In the application source code and in plugins, data sources are implemented as Python classes inheriting from either DataSource or SyncDataSource. The former can provide data asynchronously, allowing for live capture of data, for example by calling a third-party process or by reading from the network. The latter are easier to implement and only load data synchronously, which is most useful to implement data importers for local files of different types. User-defined macros always work synchronously, they are just a Python code snippet which is given all input parameters as predefined variables and needs to store the generated ByteBuffer or ByteBufferList object in the output variable.

PCAP Files

The predefined PCAP file data source simply loads all packets from a local PCAP file by directly parsing the file contents. It supports the PCAP and PCAPNG file types in big-endian and little-endian byte order.

CSV Files

The CSV file data source loads a file in the CSV format into a ByteBufferList, so that each row is converted to a ByteBuffer. One column of the CSV file has to be selected to provide the payload, which can be decoded from a hexadecimal or Base64 string. All remaining columns are stored as packet metadata in the ByteBuffer. The user can configure the exact format of the file, specifying the column delimiters, quote characters, and whether a header row is present or not.

Binary Files

Raw binary files can be imported using two different predefined data sources, the binary file and directory of binary files data sources. The binary file data source simply loads binary data from a file into a ByteBuffer without any modification. No metadata is generated. The directory of binary files data source scans a local directory using a glob-style search pattern, and loads all matching files into a ByteBufferList. The file names and modification timestamps are stored as packet metadata.

Macro

As a demonstration for the macro capabilities, and as a template for users who want to implement their own, we implemented three different macro data sources: One which imports a JSON file as a ByteBufferList, another that imports an Intel HEX file as ByteBuffer, as well as one that imports a binary file splitted into packets using static delimiters as a ByteBufferList.

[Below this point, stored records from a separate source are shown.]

===== config.mk =====
export PLATFORM = sky130hd
export DESIGN_NAME = pwm_update_ctrl
export DESIGN_NICKNAME = d
export VERILOG_FILES = /design/src/rtl/pwm_ctrl_pkg.sv /design/src/rtl/pwm_ref_sat.sv /design/src/rtl/pwm_update_ctrl.sv
export SDC_FILE = /design/constraint.sdc
export NUM_CORES = 1
export LEC_CHECK = 0
export ABC_AREA = 1
export CAP_MARGIN = 20
export CELL_PAD_IN_SITES_DETAIL_PLACEMENT = 1
export CELL_PAD_IN_SITES_GLOBAL_PLACEMENT = 1
export CORE_MARGIN = 4
export CORE_UTILIZATION = 34
export DETAILED_ROUTE_END_ITERATION = 8
export PLACE_DENSITY_LB_ADDON = 0.3
export SYNTH_ARGS = -nofsm -noshare
export SYNTH_HDL_FRONTEND = slang
export SYNTH_SLANG_ARGS = --single-unit

===== constraint.sdc =====
create_clock -name clk -period 1.7 [get_ports clk]
set_input_delay 0.51 -clock clk [delete_from_list [all_inputs] [get_ports clk]]
set_output_delay 0.51 -clock clk [all_outputs]
set_load 0.01 [all_outputs]

===== src/rtl/pwm_ctrl_pkg.sv =====
// pwm_ctrl_pkg: shared state codes, reference format and carrier constants for the PWM update controller.
//   state_e       : IDLE=0, PRECHARGE=1, RUN=2, STOP=3, FAULT=4
//   REF_W/MAG_W   : 24-bit sign-magnitude reference, 23-bit 11.12 magnitude, sign at SIGN_BIT
//   CARRIER_PEAK  : carrier peak magnitude shared with the modulator, also the default clamp limit
package pwm_ctrl_pkg;
  typedef enum logic [2:0] {
    ST_IDLE      = 3'd0,
    ST_PRECHARGE = 3'd1,
    ST_RUN       = 3'd2,
    ST_STOP      = 3'd3,
    ST_FAULT     = 3'd4
  } state_e;
  localparam int SIGN_BIT = 23;
  localparam int MAG_W = 23;
  localparam int REF_W = 24;
  localparam logic [MAG_W-1:0] CARRIER_PEAK = 23'h22BF10;
  localparam logic [MAG_W-1:0] DEFAULT_MAX_MAG = CARRIER_PEAK;
endpackage


===== src/rtl/pwm_ref_sat.sv =====
// pwm_ref_sat: clamps one sign-magnitude reference to MAX_MAG and normalises negative zero.
//   ref_i     : raw reference (bit 23 sign, 22:0 magnitude)
//   ref_o     : clamped, normalised reference
//   clamped_o : magnitude exceeded MAX_MAG
module pwm_ref_sat
  import pwm_ctrl_pkg::*;
#(
  parameter logic [MAG_W-1:0] MAX_MAG = DEFAULT_MAX_MAG
) (
  input  logic [REF_W-1:0] ref_i,
  output logic [REF_W-1:0] ref_o,
  output logic             clamped_o
);
  logic [MAG_W-1:0] mag;
  assign clamped_o = ref_i[MAG_W-1:0] > MAX_MAG;
  assign mag = clamped_o ? MAX_MAG : ref_i[MAG_W-1:0];
  // a zero magnitude always leaves with a positive sign
  assign ref_o = {ref_i[SIGN_BIT] & (mag != '0), mag};
endmodule


===== src/rtl/pwm_update_ctrl.sv =====
// pwm_update_ctrl: shadowed reference handshake, carrier-synchronous commit and arm/precharge/run/stop/fault sequencing.
//   clk, reset (async, active-low)
//   arm, fault_n, fault_clr          : control inputs
//   car_min, car_max                 : carrier extreme pulses
//   ref_valid/ref_ready, ref_u[abc]  : reference handshake into the shadow stage
//   u[abc], commit, sat              : committed references and commit/saturation pulses
//   gate_en, lowside_force, state    : half-bridge gating and current state code
// PWM_CTRL_DUAL_UPDATE_EN: when defined, car_max is also a commit boundary.
module pwm_update_ctrl
  import pwm_ctrl_pkg::*;
#(
  parameter int unsigned      PRECHARGE_PERIODS = 8,
  parameter logic [MAG_W-1:0] MAX_MAG           = DEFAULT_MAX_MAG
) (
  input  logic             clk,
  input  logic             reset,
  input  logic             arm,
  input  logic             fault_n,
  input  logic             fault_clr,
  input  logic             car_min,
  input  logic             car_max,
  input  logic             ref_valid,
  output logic             ref_ready,
  input  logic [REF_W-1:0] ref_ua,
  input  logic [REF_W-1:0] ref_ub,
  input  logic [REF_W-1:0] ref_uc,
  output logic [REF_W-1:0] ua,
  output logic [REF_W-1:0] ub,
  output logic [REF_W-1:0] uc,
  output logic             gate_en,
  output logic             lowside_force,
  output logic             commit,
  output logic             sat,
  output logic [2:0]       state
);
  localparam logic [7:0] PRE_CNT = 8'(PRECHARGE_PERIODS);
  state_e state_q, state_d;
  logic [7:0] cnt_q, cnt_d, cnt_inc;
  logic sh_full_q, sh_full_d, sh_sat_q, sh_sat_d;
  logic [REF_W-1:0] sh_a_q, sh_b_q, sh_c_q, sh_a_d, sh_b_d, sh_c_d;
  logic [REF_W-1:0] ua_q, ub_q, uc_q, ua_d, ub_d, uc_d;
  logic gate_q, gate_d, low_q, low_d, commit_q, commit_d, sat_q, sat_d;
  logic [REF_W-1:0] sat_a, sat_b, sat_c;
  logic clp_a, clp_b, clp_c;
  logic accept, bnd, do_commit;
  pwm_ref_sat #(.MAX_MAG(MAX_MAG)) u_sat_a (.ref_i(ref_ua), .ref_o(sat_a), .clamped_o(clp_a));
  pwm_ref_sat #(.MAX_MAG(MAX_MAG)) u_sat_b (.ref_i(ref_ub), .ref_o(sat_b), .clamped_o(clp_b));
  pwm_ref_sat #(.MAX_MAG(MAX_MAG)) u_sat_c (.ref_i(ref_uc), .ref_o(sat_c), .clamped_o(clp_c));
`ifdef PWM_CTRL_DUAL_UPDATE_EN
  assign bnd = car_min | car_max;
`else
  logic unused_car_max;
  assign unused_car_max = car_max;
  assign bnd = car_min;
`endif
  assign ref_ready = ~sh_full_q & (state_q != ST_FAULT);
  assign accept = ref_valid & ref_ready;
  assign cnt_inc = (cnt_q == 8'hFF) ? cnt_q : cnt_q + 8'd1;
  always_comb begin
    state_d = state_q;
    cnt_d = cnt_q;
    do_commit = 1'b0;
    if (!fault_n) state_d = ST_FAULT;
    else begin
      case (state_q)
        ST_IDLE: if (arm) begin
          state_d = ST_PRECHARGE;
          cnt_d = '0;
        end
        ST_PRECHARGE: if (!arm) state_d = ST_IDLE;
        else if (car_min) begin
          cnt_d = cnt_inc;
          state_d = (cnt_inc >= PRE_CNT) ? ST_RUN : ST_PRECHARGE;
        end
        ST_RUN: if (!arm) state_d = ST_STOP;
        else do_commit = bnd & sh_full_q;
        ST_STOP: if (car_min) state_d = ST_IDLE;
        ST_FAULT: if (fault_clr && !arm) state_d = ST_IDLE;
        default: state_d = ST_IDLE;
      endcase
    end
  end
  // accept and commit never coincide: a commit needs a full shadow, which deasserts ref_ready
  assign sh_full_d = !fault_n ? 1'b0 : accept ? 1'b1 : do_commit ? 1'b0 : sh_full_q;
  assign sh_a_d = accept ? sat_a : sh_a_q;
  assign sh_b_d = accept ? sat_b : sh_b_q;
  assign sh_c_d = accept ? sat_c : sh_c_q;
  assign sh_sat_d = accept ? (clp_a | clp_b | clp_c) : sh_sat_q;
  // references are only non-zero while staying in RUN
  assign ua_d = (state_d != ST_RUN) ? '0 : do_commit ? sh_a_q : ua_q;
  assign ub_d = (state_d != ST_RUN) ? '0 : do_commit ? sh_b_q : ub_q;
  assign uc_d = (state_d != ST_RUN) ? '0 : do_commit ? sh_c_q : uc_q;
  assign gate_d = (state_d == ST_RUN) | (state_d == ST_STOP);
  assign low_d = state_d == ST_PRECHARGE;
  assign commit_d = do_commit;
  assign sat_d = do_commit & sh_sat_q;
  always_ff @(posedge clk or negedge reset) begin
    if (!reset) begin
      state_q <= ST_IDLE;
      cnt_q <= '0;
      sh_full_q <= 1'b0;
      sh_sat_q <= 1'b0;
      sh_a_q <= '0;
      sh_b_q <= '0;
      sh_c_q <= '0;
      ua_q <= '0;
      ub_q <= '0;
      uc_q <= '0;
      gate_q <= 1'b0;
      low_q <= 1'b0;
      commit_q <= 1'b0;
      sat_q <= 1'b0;
    end else begin
      state_q <= state_d;
      cnt_q <= cnt_d;
      sh_full_q <= sh_full_d;
      sh_sat_q <= sh_sat_d;
      sh_a_q <= sh_a_d;
      sh_b_q <= sh_b_d;
      sh_c_q <= sh_c_d;
      ua_q <= ua_d;
      ub_q <= ub_d;
      uc_q <= uc_d;
      gate_q <= gate_d;
      low_q <= low_d;
      commit_q <= commit_d;
      sat_q <= sat_d;
    end
  end
  assign ua = ua_q;
  assign ub = ub_q;
  assign uc = uc_q;
  assign gate_en = gate_q;
  assign lowside_force = low_q;
  assign commit = commit_q;
  assign sat = sat_q;
  assign state = state_q;
endmodule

The JSON file data source works similar to the CSV one. Instead of rows in the CSV file, there needs to be a JSON array at the root level. Each array item must be a dictionary, each of which is converted into a ByteBuffer, where one entry is used as the payload and all others are stored as metadata. If the user needs to import a different JSON structure, they can copy the macro to their project and adapt the code accordingly.

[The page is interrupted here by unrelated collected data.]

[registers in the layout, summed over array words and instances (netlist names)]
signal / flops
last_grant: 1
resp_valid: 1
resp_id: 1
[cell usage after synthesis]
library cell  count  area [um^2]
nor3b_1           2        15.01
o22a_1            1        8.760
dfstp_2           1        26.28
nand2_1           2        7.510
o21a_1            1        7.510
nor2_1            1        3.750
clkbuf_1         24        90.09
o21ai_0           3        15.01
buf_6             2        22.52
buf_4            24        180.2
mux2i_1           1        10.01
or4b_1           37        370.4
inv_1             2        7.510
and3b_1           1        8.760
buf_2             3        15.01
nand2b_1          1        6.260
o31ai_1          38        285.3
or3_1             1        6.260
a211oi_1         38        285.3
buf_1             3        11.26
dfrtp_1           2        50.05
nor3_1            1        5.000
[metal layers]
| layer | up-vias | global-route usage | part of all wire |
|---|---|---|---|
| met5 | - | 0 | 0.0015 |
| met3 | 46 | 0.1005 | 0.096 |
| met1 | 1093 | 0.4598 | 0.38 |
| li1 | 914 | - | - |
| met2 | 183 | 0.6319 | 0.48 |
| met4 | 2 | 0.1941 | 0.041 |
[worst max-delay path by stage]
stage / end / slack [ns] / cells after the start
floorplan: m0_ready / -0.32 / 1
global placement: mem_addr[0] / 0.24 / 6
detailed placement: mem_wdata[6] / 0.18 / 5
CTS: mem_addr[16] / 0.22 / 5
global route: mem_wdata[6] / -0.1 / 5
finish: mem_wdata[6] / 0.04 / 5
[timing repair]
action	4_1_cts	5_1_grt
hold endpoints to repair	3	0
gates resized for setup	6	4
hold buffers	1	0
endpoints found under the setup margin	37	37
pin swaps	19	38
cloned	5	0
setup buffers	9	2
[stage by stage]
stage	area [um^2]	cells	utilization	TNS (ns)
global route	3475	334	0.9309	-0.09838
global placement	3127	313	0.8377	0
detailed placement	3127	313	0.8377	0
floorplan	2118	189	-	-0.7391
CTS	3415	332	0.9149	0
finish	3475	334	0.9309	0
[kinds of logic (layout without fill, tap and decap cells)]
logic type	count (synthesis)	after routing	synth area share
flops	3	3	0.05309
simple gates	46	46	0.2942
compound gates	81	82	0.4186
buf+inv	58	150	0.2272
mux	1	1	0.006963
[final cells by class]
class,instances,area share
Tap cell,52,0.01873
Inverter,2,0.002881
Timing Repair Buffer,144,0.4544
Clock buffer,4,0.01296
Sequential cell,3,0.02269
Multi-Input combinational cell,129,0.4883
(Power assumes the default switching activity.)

Data Import From Wireshark

We also want to harness the multitude of existing Wireshark dissectors. To this end, we allow the user to import packets via Wireshark's command-line utility, tshark. It provides a feature to export traces with full dissector output in the PDML, an XML-based file format. It allows live captures, as well as importing existing PCAP files, so we implemented the Live capture via Tshark and PCAP file via Tshark data sources.

The PDML format is structured in the same way as the tree view in Wireshark's GUI. As we also support a tree structure for the protocol fields in our ByteBuffers, we can store the dissector output almost verbatim in our internal data structures. PDML also contains byte range information on the fields, so we can also store and display them as annotations.

This allows the user to fully use our GUI with data imported from Wireshark, seeing the existing annotations from the dissector and adding their own ones later on.